Dissolution can be a method of contaminant destruction, but at the very least, a byproduct of the contaminant remains in a solvent, and if the byproduct or the combined solution is also hazardous, another waste treatment requirement arises. The most common solvent is water, but many different solvents exist for different substances. Trichloroethylene, a very environmentally persistent chlorinated solvent, was used to dissolve oils and greases from metal parts. In this case the solvent became a major contaminator of ground water supplies. Sometimes the solvent may destroy the contaminant, but more often, the contaminant exists in solution and may precipitate from solution. In this way, the dissolution becomes merely a means of dilution and not destruction of the contaminant. Some substances that are not soluble in water may be soluble in another substance such as fat. Fat soluble contaminants that are also insoluble in water can become very troublesome, accumulating in animal tissue without a way to be rid from the body. The concentrations of these bioaccumulators actually increase up the food chain, which as why such examples as mercury and PCB may occur at high concentrations in fish, even though the concentrations may be relatively low in the water.

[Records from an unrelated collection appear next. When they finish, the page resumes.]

==> src/rtl/asg_seq_pkg.sv <==
// Shared types and constants for the ASG bank sequencer: segment descriptor,
// table field selects and sequencer states.
package asg_seq_pkg;

  localparam int unsigned RSZ    = 14;
  localparam int unsigned SSZ    = 4;
  localparam int unsigned SEGS   = 1 << SSZ;
  localparam int unsigned PW     = RSZ + 16;
  localparam int unsigned AMP_W  = 14;
  localparam int unsigned NCYC_W = 16;

  localparam logic [2:0] FLD_AMP  = 3'd0;
  localparam logic [2:0] FLD_DC   = 3'd1;
  localparam logic [2:0] FLD_SIZE = 3'd2;
  localparam logic [2:0] FLD_STEP = 3'd3;
  localparam logic [2:0] FLD_OFS  = 3'd4;
  localparam logic [2:0] FLD_NCYC = 3'd5;

  typedef enum logic [2:0] {
    IDLE,
    LOAD0,
    LOAD1,
    RUN,
    FETCH,
    DONE
  } state_e;

  typedef struct packed {
    logic [AMP_W-1:0]  amp;
    logic [AMP_W-1:0]  dc;
    logic [PW-1:0]     size;
    logic [PW-1:0]     step;
    logic [PW-1:0]     ofs;
    logic [NCYC_W-1:0] ncyc;
  } seg_t;

  // Successor of a segment index, wrapping to 0 at the sequence length.
  function automatic logic [SSZ-1:0] next_idx(input logic [SSZ-1:0] idx,
                                              input logic [SSZ:0]   len);
    return (((SSZ+1)'(idx) + (SSZ+1)'(1)) == len) ? '0 : idx + SSZ'(1);
  endfunction

endpackage

==> src/rtl/asg_seq_table.sv <==
// Segment descriptor table: per-field arrays, CPU write port, 1-cycle load port.
// Readback port is present only when ASG_SEQ_READBACK_EN is defined.
module asg_seq_table
  import asg_seq_pkg::*;
(
  input  logic           clk_i,
  input  logic           we_i,
  input  logic [SSZ+2:0] addr_i,
  input  logic [31:0]    wdata_i,
  input  logic [SSZ-1:0] rd_idx_i,
  output seg_t           rd_seg_o,
  output logic [31:0]    rdata_o
);

  logic [AMP_W-1:0]  amp_q  [SEGS];
  logic [AMP_W-1:0]  dc_q   [SEGS];
  logic [PW-1:0]     size_q [SEGS];
  logic [PW-1:0]     step_q [SEGS];
  logic [PW-1:0]     ofs_q  [SEGS];
  logic [NCYC_W-1:0] ncyc_q [SEGS];
  seg_t              rd_seg_q;

  logic [SSZ-1:0] a_idx;
  logic [2:0]     a_fld;
  logic           unused_wbits;

  assign a_idx = addr_i[SSZ+2:3];
  assign a_fld = addr_i[2:0];
  // upper write bits exceed every field width
  assign unused_wbits = ^wdata_i[31:PW];

  always_ff @(posedge clk_i) begin
    if (we_i) begin
      case (a_fld)
        FLD_AMP:  amp_q[a_idx]  <= wdata_i[AMP_W-1:0];
        FLD_DC:   dc_q[a_idx]   <= wdata_i[AMP_W-1:0];
        FLD_SIZE: size_q[a_idx] <= wdata_i[PW-1:0];
        FLD_STEP: step_q[a_idx] <= wdata_i[PW-1:0];
        FLD_OFS:  ofs_q[a_idx]  <= wdata_i[PW-1:0];
        FLD_NCYC: ncyc_q[a_idx] <= wdata_i[NCYC_W-1:0];
        default: ;
      endcase
    end
    rd_seg_q <= '{amp:  amp_q[rd_idx_i],  dc:   dc_q[rd_idx_i],
                  size: size_q[rd_idx_i], step: step_q[rd_idx_i],
                  ofs:  ofs_q[rd_idx_i],  ncyc: ncyc_q[rd_idx_i]};
  end

  assign rd_seg_o = rd_seg_q;

`ifdef ASG_SEQ_READBACK_EN
  logic [31:0] rdata_q;

  always_ff @(posedge clk_i) begin
    case (a_fld)
      FLD_AMP:  rdata_q <= 32'(amp_q[a_idx]);
      FLD_DC:   rdata_q <= 32'(dc_q[a_idx]);
      FLD_SIZE: rdata_q <= 32'(size_q[a_idx]);
      FLD_STEP: rdata_q <= 32'(step_q[a_idx]);
      FLD_OFS:  rdata_q <= 32'(ofs_q[a_idx]);
      FLD_NCYC: rdata_q <= 32'(ncyc_q[a_idx]);
      default:  rdata_q <= '0;
    endcase
  end

  assign rdata_o = rdata_q;
`else
  assign rdata_o = '0;
`endif

endmodule

==> src/rtl/asg_bank_sequencer.sv <==
// Walks a double-buffered ASG channel through a segment list, refilling the
// vacated bank on each swap. Table readback enabled by ASG_SEQ_READBACK_EN.
module asg_bank_sequencer
  import asg_seq_pkg::*;
(
  input  logic              dac_clk_i,
  input  logic              dac_rst_i,
  input  logic              tbl_we_i,
  input  logic [SSZ+2:0]    tbl_addr_i,
  input  logic [31:0]       tbl_wdata_i,
  output logic [31:0]       tbl_rdata_o,
  input  logic [SSZ:0]      seq_len_i,
  input  logic              seq_loop_i,
  input  logic              seq_start_i,
  input  logic              seq_stop_i,
  input  logic              cur_buf_i,
  output logic [AMP_W-1:0]  b0_amp_o,
  output logic [AMP_W-1:0]  b0_dc_o,
  output logic [PW-1:0]     b0_size_o,
  output logic [PW-1:0]     b0_step_o,
  output logic [PW-1:0]     b0_ofs_o,
  output logic [NCYC_W-1:0] b0_ncyc_o,
  output logic [AMP_W-1:0]  b1_amp_o,
  output logic [AMP_W-1:0]  b1_dc_o,
  output logic [PW-1:0]     b1_size_o,
  output logic [PW-1:0]     b1_step_o,
  output logic [PW-1:0]     b1_ofs_o,
  output logic [NCYC_W-1:0] b1_ncyc_o,
  output logic              ch_rst_o,
  output logic              busy_o,
  output logic              done_o,
  output logic [SSZ-1:0]    seg_idx_o
);

  state_e         state_q, state_d;
  logic [SSZ:0]   len_q, len_d;
  logic           loop_q, loop_d, last_q, last_d, cb_q, cb_d, v_q, v_d;
  logic [SSZ-1:0] nxt_q, nxt_d, seg_idx_q, seg_idx_d;
  seg_t           b0_q, b0_d, b1_q, b1_d, rd_seg;
  logic           ch_rst_q, ch_rst_d, busy_q, busy_d, done_q, done_d;
  logic [SSZ-1:0] rd_idx_c, n1_c, fin_c;
  logic           swap_c;

  asg_seq_table u_table (
    .clk_i    (dac_clk_i),
    .we_i     (tbl_we_i),
    .addr_i   (tbl_addr_i),
    .wdata_i  (tbl_wdata_i),
    .rd_idx_i (rd_idx_c),
    .rd_seg_o (rd_seg),
    .rdata_o  (tbl_rdata_o)
  );

  assign swap_c = cur_buf_i ^ cb_q;
  assign n1_c   = (len_q > (SSZ+1)'(1)) ? SSZ'(1) : '0;
  assign fin_c  = SSZ'(len_q - (SSZ+1)'(1));

  always_comb begin
    state_d   = state_q;
    len_d     = len_q;
    loop_d    = loop_q;
    last_d    = last_q;
    cb_d      = cb_q;
    v_d       = v_q;
    nxt_d     = nxt_q;
    seg_idx_d = seg_idx_q;
    b0_d      = b0_q;
    b1_d      = b1_q;
    rd_idx_c  = '0;

    if (seq_stop_i) begin
      state_d = IDLE;
    end else begin
      case (state_q)
        IDLE: if (seq_start_i) begin
          len_d     = (seq_len_i == '0) ? (SSZ+1)'(1) : seq_len_i;
          loop_d    = seq_loop_i;
          seg_idx_d = '0;
          state_d   = LOAD0;
        end
        LOAD0: begin
          b0_d     = rd_seg;
          rd_idx_c = n1_c;
          state_d  = LOAD1;
        end
        LOAD1: begin
          b1_d    = rd_seg;
          nxt_d   = next_idx(n1_c, len_q);
          last_d  = (len_q == (SSZ+1)'(1)) || ((len_q == (SSZ+1)'(2)) && !loop_q);
          cb_d    = cur_buf_i;
          state_d = RUN;
        end
        RUN: begin
          cb_d = cur_buf_i;
          if (swap_c) begin
            // Ends only once the final segment itself has finished playing.
            if (last_q && (seg_idx_q == fin_c)) begin
              state_d = DONE;
            end else begin
              seg_idx_d = next_idx(seg_idx_q, len_q);
              if (!last_q) begin
                v_d      = cb_q;
                rd_idx_c = nxt_q;
                state_d  = FETCH;
              end
            end
          end
        end
        FETCH: begin
          if (v_q) b1_d = rd_seg;
          else     b0_d = rd_seg;
          if ((nxt_q == fin_c) && !loop_q) last_d = 1'b1;
          nxt_d   = next_idx(nxt_q, len_q);
          state_d = RUN;
        end
        DONE:    state_d = IDLE;
        default: state_d = IDLE;
      endcase
    end

    ch_rst_d = (state_d != RUN) && (state_d != FETCH);
    busy_d   = (state_d == LOAD0) || (state_d == LOAD1) ||
               (state_d == RUN)   || (state_d == FETCH);
    done_d   = (state_d == DONE);
  end

  always_ff @(posedge dac_clk_i) begin
    if (dac_rst_i) begin
      state_q   <= IDLE;
      len_q     <= (SSZ+1)'(1);
      loop_q    <= 1'b0;
      last_q    <= 1'b0;
      cb_q      <= 1'b0;
      v_q       <= 1'b0;
      nxt_q     <= '0;
      seg_idx_q <= '0;
      b0_q      <= '0;
      b1_q      <= '0;
      ch_rst_q  <= 1'b1;
      busy_q    <= 1'b0;
      done_q    <= 1'b0;
    end else begin
      state_q   <= state_d;
      len_q     <= len_d;
      loop_q    <= loop_d;
      last_q    <= last_d;
      cb_q      <= cb_d;
      v_q       <= v_d;
      nxt_q     <= nxt_d;
      seg_idx_q <= seg_idx_d;
      b0_q      <= b0_d;
      b1_q      <= b1_d;
      ch_rst_q  <= ch_rst_d;
      busy_q    <= busy_d;
      done_q    <= done_d;
    end
  end

  assign b0_amp_o  = b0_q.amp;
  assign b0_dc_o   = b0_q.dc;
  assign b0_size_o = b0_q.size;
  assign b0_step_o = b0_q.step;
  assign b0_ofs_o  = b0_q.ofs;
  assign b0_ncyc_o = b0_q.ncyc;
  assign b1_amp_o  = b1_q.amp;
  assign b1_dc_o   = b1_q.dc;
  assign b1_size_o = b1_q.size;
  assign b1_step_o = b1_q.step;
  assign b1_ofs_o  = b1_q.ofs;
  assign b1_ncyc_o = b1_q.ncyc;
  assign ch_rst_o  = ch_rst_q;
  assign busy_o    = busy_q;
  assign done_o    = done_q;
  assign seg_idx_o = seg_idx_q;

endmodule

==> config.mk <==
export PLATFORM = sky130hd
export DESIGN_NAME = asg_bank_sequencer
export DESIGN_NICKNAME = d
export VERILOG_FILES = /design/src/rtl/asg_seq_pkg.sv /design/src/rtl/asg_seq_table.sv /design/src/rtl/asg_bank_sequencer.sv
export SDC_FILE = /design/constraint.sdc
export NUM_CORES = 2
export LEC_CHECK = 0
export CORE_ASPECT_RATIO = 0.8
export CORE_UTILIZATION = 50
export CTS_CLUSTER_DIAMETER = 40
export CTS_CLUSTER_SIZE = 8
export DETAILED_ROUTE_END_ITERATION = 10
export DONT_BUFFER_PORTS = 1
export HOLD_SLACK_MARGIN = 0.03
export PLACE_DENSITY = 0.76
export SETUP_SLACK_MARGIN = 0.02
export SKIP_LAST_GASP = 1
export SLEW_MARGIN = 10
export SYNTH_ARGS = -nofsm -noshare
export SYNTH_HDL_FRONTEND = slang
export SYNTH_HIERARCHICAL = 1
export SYNTH_SLANG_ARGS = --single-unit
==> constraint.sdc <==
create_clock -name dac_clk_i -period 4.1 [get_ports dac_clk_i]
set_input_delay 0.205 -clock dac_clk_i [delete_from_list [all_inputs] [get_ports dac_clk_i]]
set_output_delay 0.205 -clock dac_clk_i [all_outputs]
set_load 0.02 [all_outputs]
Yosys cells after proc, flatten, opt, wreduce, memory -nomap -nowiden
Memories as Yosys holds them, arrays and structs flattened. A register that Yosys moved wholly into a read port is not among the register bits. Index checks and enable logic that the tools add are counted.

$add $sub $neg: 7. Order comparisons: 1. Equality and inequality tests: 29. Mux-type cells: 45. Bitwise operators: 4. Reductions and logical operators: 25.

Operators by type and width (count): $pmux 134 s2 (2); $mux 134 (2); $mux 4 (9); $pmux 4 s2 (3); $mux 1 (20); $eq 3x2->1 const B (6); $eq 3x3->1 const B (5); $mux 3 (5); $ne 2x2->1 const B (6); $pmux 3 s4 (1); $reduce_and 3->1 (4); $add 4x1->5 const B (2); $eq 5x5->1 (2); $reduce_and 5->1 (2); $eq 3x1->1 const B (3); $add 4x1->4 const B (2); $eq 4x4->1 (2); $logic_not 3->1 (2); $reduce_bool 2->1 (3); $eq 2x5->1 (1); $eq 5x1->1 const B (1); $eq 5x2->1 const B (1); $gt 5x1->1 const B (1); $logic_not 5->1 (1); 14 further kinds (25).

Register bits after elaboration: 291. Bits in writable memories: 2144. Input bits: 51. Memories kept: 6.

Memory list: u_table.ofs_q (depth 16, width 30, rd ports 1, clocked after memory_dff 1, write ports 1, RTL line asg_seq_table.sv:19) `logic [PW-1:0] ofs_q [SEGS];`; u_table.size_q (depth 16, width 30, rd ports 1, clocked after memory_dff 1, write ports 1, RTL line asg_seq_table.sv:17) `logic [PW-1:0] size_q [SEGS];`; u_table.step_q (depth 16, width 30, rd ports 1, clocked after memory_dff 1, write ports 1, RTL line asg_seq_table.sv:18) `logic [PW-1:0] step_q [SEGS];`; u_table.ncyc_q (depth 16, width 16, rd ports 1, clocked after memory_dff 1, write ports 1, RTL line asg_seq_table.sv:20) `logic [NCYC_W-1:0] ncyc_q [SEGS];`; u_table.amp_q (depth 16, width 14, rd ports 1, clocked after memory_dff 1, write ports 1, RTL line asg_seq_table.sv:15) `logic [AMP_W-1:0] amp_q [SEGS];`; u_table.dc_q (depth 16, width 14, rd ports 1, clocked after memory_dff 1, write ports 1, RTL line asg_seq_table.sv:16) `logic [AMP_W-1:0] dc_q [SEGS];`.

Logic depth before layout (Yosys ltp)
Word-level depth: 11. Depth in mapped cells: 14. Gate-level depth less buffers: 9.

Hierarchy
Netlist, hierarchy kept.

By module, submodules not included: asg_seq_table (times used 1, cells an instance 3686, area each 83998.1 um^2); asg_bank_sequencer (times used 1, cells an instance 1352, area each 10692.8 um^2).

Least setup slack after synthesis
Ideal clock, no wire load.

Path kind: reg2reg. From: register state_q[1]. To: register u_table/rd_seg_o[22] (netlist name). Data arrival time: 2.754 ns. Data required time: 3.965 ns. Slack: 1.210 ns. Cell stages (with the launch flop): 14. Path buffers: 5. Clock period less this slack: 2.890 ns. Path through: dfxtp_1 buf_2 nand2_1 or3_1 nor2_2 nand2_1 nand2_1 clkbuf_2 buf_6 buf_2 buf_2 mux2_2 a221oi_1 a22oi_1.

Word-level cells in the longest chain between the ends: 3. Elaborated cells on any way between the ends: 4.

Ends and longest elaborated chain: start, declared (RTL line asg_bank_sequencer.sv:35) `state_e state_q, state_d;`; start signal, assigned (RTL line asg_bank_sequencer.sv:143) `state_q <= state_d;`; $eq 3x2->1 / $eq 3x1->1 (equally long branches) (RTL line asg_bank_sequencer.sv:74) `case (state_q)`; $pmux 4 s2 (*) (RTL line asg_bank_sequencer.sv:74); $mux 4 (*) (RTL line asg_bank_sequencer.sv:71) `if (seq_stop_i) begin`; named net rd_idx_c[0] (RTL line asg_bank_sequencer.sv:41) `logic [SSZ-1:0] rd_idx_c, n1_c, fin_c;`.

The timed path passes the listed nets; every way through them passes the cells marked *. A chain may end at the register's enable or synchronous reset.

Final worst setup path
From: register cb_q. To: register u_table/rd_seg_o[2] (netlist name).

Word-level cells in the longest chain between the ends: 4.

Ends and longest elaborated chain: start, declared (RTL line asg_bank_sequencer.sv:37) `logic loop_q, loop_d, last_q, last_d, cb_q, cb_d, v_q, v_d;`; start signal, assigned (RTL line asg_bank_sequencer.sv:133) `cb_q <= 1'b0;`; start signal, assigned (RTL line asg_bank_sequencer.sv:147) `cb_q <= cb_d;`; $xor 1x1->1 (RTL line asg_bank_sequencer.sv:54) `assign swap_c = cur_buf_i ^ cb_q;`; $mux 4 (RTL line asg_bank_sequencer.sv:95) `if (swap_c) begin`; $pmux 4 s2 (RTL line asg_bank_sequencer.sv:74); $mux 4 (RTL line asg_bank_sequencer.sv:71); named net rd_idx_c[1] (RTL line asg_bank_sequencer.sv:41).

The timed path passes the listed nets, and every way through them passes these cells.

==> results.ini <==
[setup_path]
cp-startpoint=cb_q$_SDFFE_PP0P_
worst_ep_arrival_time_ps=4510
crit_top_cell=nand2_1
worstSetupStartpointType=flop
crit_path_end_kind=flop
worstSetupPathType=flop to flop
cp.required_ps=4860
worstPathMaxFanout=48
critPathMaxStageDelay_ps=550
crit_chain=xor2_1, nand2_1, or3_1, nor2_2, and2_4, buf_12, buf_4, mux4_2, a22oi_1, nand2_1
crit_slowest_cell=and2_4
r2r_start=cb_q$_SDFFE_PP0P_

[timing]
finalCriticalPeriod_ps=3750
tns_ps=0
slew_viol_final=0
hold_slack_ps=143
grt_setup_unrepaired=no
fin_crit_sh=0.914
fmax_mhz=267
setup_viol_count_final=0
maxSlewHeadroom=0.0575
final-hold-violation-count=0
skew_ps=104
worstMarginPinSlew_ps=1410

[synth]
synth_seq_cells=2569
ys_seq_area_frac=0.770
netlist_instances=5038
synthDistinctLibCells=65
synth_edf_count=2144
synthFlopType=edfxtp_1
async_flop_share=0
syn_avg_cell_area_sq_um=18.8
yosysTopAreaCellShare=0.680
syn_area_sq_mm=0.0947
synth_area_leader_cell=edfxtp_1
ys_top_cells_by_area=edfxtp_1 68%, mux4_2 12%, dfxtp_1 9.0%, nand2_1 2.6%, a22oi_1 1.6%
yosysWarnings=6

[grt]
grt_max_degree=239
grt_first_pass_wirelength_um=364000
overflow=0
grt_pass1_vias=53500
grt_usage=0.264
antenna_found_initial=11

[pwr]
ir_drop_mv=0.344
total_power_mw=58.6
p_leak_nw=36.2
powerDensity_mw_per_mm2=518

[clocking]
cts_max_path_buffers=4
path_clk_slew_ps=50
cts-root-buf=clkbuf_16
clock_latency_ps=960
cts_sinks=2569
post_cts_buffers=0
cts_tree=built
numCtsBuffers=385
h-tree-depth=5

[place]
port_buffers=0
postPlaceCellArea_sq_mm=0.0987
place.gp.congestion=0.793
dpl.hpwl_um=132000

[die]
die_width_um=489
die_area_sq_mm=0.191
die_h_um=391
initial_core_util=0.505
num_io_pins=358
core_sq_mm=0.188
row_count=142

[final_layout]
drive_gt1_frac=0.220
syn_to_final_growth_pct=19.6
finalInstanceArea_sq_mm=0.113
final_common_cell=edfxtp_1
final_nets=5687
mostFrequentLayoutCells=2144 x edfxtp_1, 656 x nand2_1, 488 x mux4_2

[detailed_routing]
drt_pass1_iterations=9
via_count=52700
drt_iter0_drc=7413
routed_wl_um=255000
drt-vias-per-instance=6.26
drc=0
wire_per_inst_um=30.3
ant_nets=0

[min_path]
hold_class=input pin to flop
worstHoldStart=dac_rst_i

[flow_run]
cap_viol_max_count=0

[run_status]
status=complete, no violations

-- state kept, by name, summed over array words and instances, names as in the netlist, 5 cells and up --
signal / cells
b0_ofs_o: 30
b0_amp_o: 14
b1_ofs_o: 30
u_table/amp_q: 224
b0_dc_o: 14
b1_dc_o: 14
u_table/dc_q: 224
len_q: 5
b1_step_o: 30
b0_step_o: 30
u_table/ofs_q: 480
u_table/size_q: 480
b0_size_o: 30
u_table/ncyc_q: 256
u_table/rd_seg_o: 134
b1_ncyc_o: 16
b1_amp_o: 14
b1_size_o: 30
u_table/step_q: 480
b0_ncyc_o: 16
-- kinds of logic after synthesis --
logic type,Yosys count,share of synthesized area
xor gates and xnor gates,20,0.00193
AOI/OAI and AO/OA,603,0.0408
and+or+nand+nor,895,0.0386
other,1,0.0000396
muxes,612,0.130
adders and majority gates,5,0.000661
buffers and inverters,333,0.0181
DFF,2569,0.770
-- cell usage after synthesis (14+ instances only) --
cell type	count
nand2b_1	14
buf_2	104
mux2_2	69
o21ai_0	22
buf_1	20
edfxtp_1	2144
dfxtp_1	425
nand3_1	15
o221ai_1	33
nand2_1	657
nor2_1	125
nor2b_1	51
mux4_2	488
a22oi_1	204
mux2i_1	55
buf_4	75
clkbuf_1	117
o22a_1	17
a21oi_1	278
-- power by group --
part	total, mW	switching (mW)	internal [mW]
logic	1.18	0.802	0.379
clock network	28.8	11.0	17.9
registers	28.6	0.137	28.4
total	58.6	11.9	46.7
-- through the flow --
stage / setup slack [ps] / cells / util
4_1_cts: 377 / 8417 / 0.603
2_1_floorplan: 1210 / 5069 / -
3_5_place_dp: 463 / 7464 / 0.526
6_report: 352 / 8419 / 0.603
5_1_grt: 143 / 8417 / 0.603
3_3_place_gp: 535 / 7464 / 0.526
-- final cells by class --
cell class | instances | area, sq um
antenna | 2 | 5.00
clock buffer | 628 | 10700
clock inverter | 25 | 324
fill | 12500 | 74400
inverter | 9 | 33.8
multi-input combinational | 2167 | 20700
sequential | 2569 | 72900
tap | 2520 | 3150
timing repair buffer | 499 | 5370
-- critical path, delay by kind of cell, from the launching register on --
| kind | cells | cell delay [ps] |
|---|---|---|
| xor+xnor | 1 | 280 |
| mux | 1 | 360 |
| buf+inv | 2 | 740 |
| simple gates | 5 | 1520 |
| compound gates | 1 | 240 |
| flops | 1 | 360 |
-- per-layer routing --
| layer | global-route usage | vias to the layer above | wire length, um |
|---|---|---|---|
| met5 | 0 | - | 45 |
| met4 | 0.107 | 8 | 9970 |
| met3 | 0.0610 | 581 | 30500 |
| met2 | 0.418 | 3890 | 121000 |
| met1 | 0.356 | 27100 | 93700 |
| li1 | - | 21100 | - |
-- path summary, 6_finish.rpt --
kind	to	slack, ps	cells after the start
hold reg to reg	b1_step_o[22]$_SDFFE_PP0P_	440	2
setup / recovery	u_table/rd_seg_o[2]$_DFF_P_	350	10
setup reg to reg	u_table/rd_seg_o[2]$_DFF_P_	350	10
hold / removal	nxt_q[1]$_SDFFE_PP0P_	140	3
-- what timing repair did --
action,in CTS,in global routing
resized for setup,0,0
hold buffers,300,0
hold endpoints to repair,2441,0
setup endpoints to repair,0,0
Power figures use the tool's default switching activity.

Oxidation is the most common way to destroy contaminants. Oxidation-reduction is a specific way to describe a class of reactions in chemistry, but in fact, all reactions can be expressed as the oxidation of one species, losing electrons, followed by the reduction of another species, gaining them. Energy is used to break existing chemical bonds between elements–ignition–then electrons are re-arranged and energy is re-released to form new bonds in new compounds. The released energy may be more or less than the energy used to get it all started, but ignition always requires some initial energy investment. In the process, the reducing agent is oxidized and the oxidizing agent is reduced, but given the confusion that can arise, it is easier conceptually to just track the electrons, referring to one reactant as an electron donor and the other an electron acceptor. In near-surface environments including shallow groundwater, the most common electron acceptor is oxygen. If the contaminant is a willing electron donor, oxidation will occur, usually in the form of either combustion or respiration. In a waste incinerator, we add the ignition energy needed to get combustion started. In the environment, most reactions get going with the help of microbes, i.e. they are catalyzed by microbes that use the exchange of electrons in respiration to draw energy. Though oxidation reactions are usually energetically favorable, the reactions often need to be stimulated by providing nutrients to the microbes and increasing dissolved oxygen levels. These result in treatment costs.

Reduction is required to get rid of some of our most stubborn contaminants, including oxidized metals, other inorganic compounds, acids, excess nutrients, and chlorinated solvents. Unlike oxidation reactions, these reduction reactions are not energetically favorable, and require reducing conditions, an environment devoid of oxygen uncommon near the Earth’s surface. The contaminants require an electron donor to breakdown, usually in the form of reduced metals, other inorganic compounds, bases, organic matter, petroleum hydrocarbons, and hydrogen gas. An electron acceptor pecking order for those electrons also exists in the environment, electrons usually going first to ubiquitous oxygen, then nitrate, iron, and sulphate before reducing chlorinated solvents and organic matter to methane.

But sometimes an electron donor can wreak havoc. A particularly notorious electron donor, reduced sulfur, is unfortunately ubiquitous in most of our fossil fuels, particularly in coal. Sulfur also occurs as metal sulfides in exposed bedrock, and as sulfide metal ore deposits. Sulfide has the unfortunate knack of creating acid when oxidized.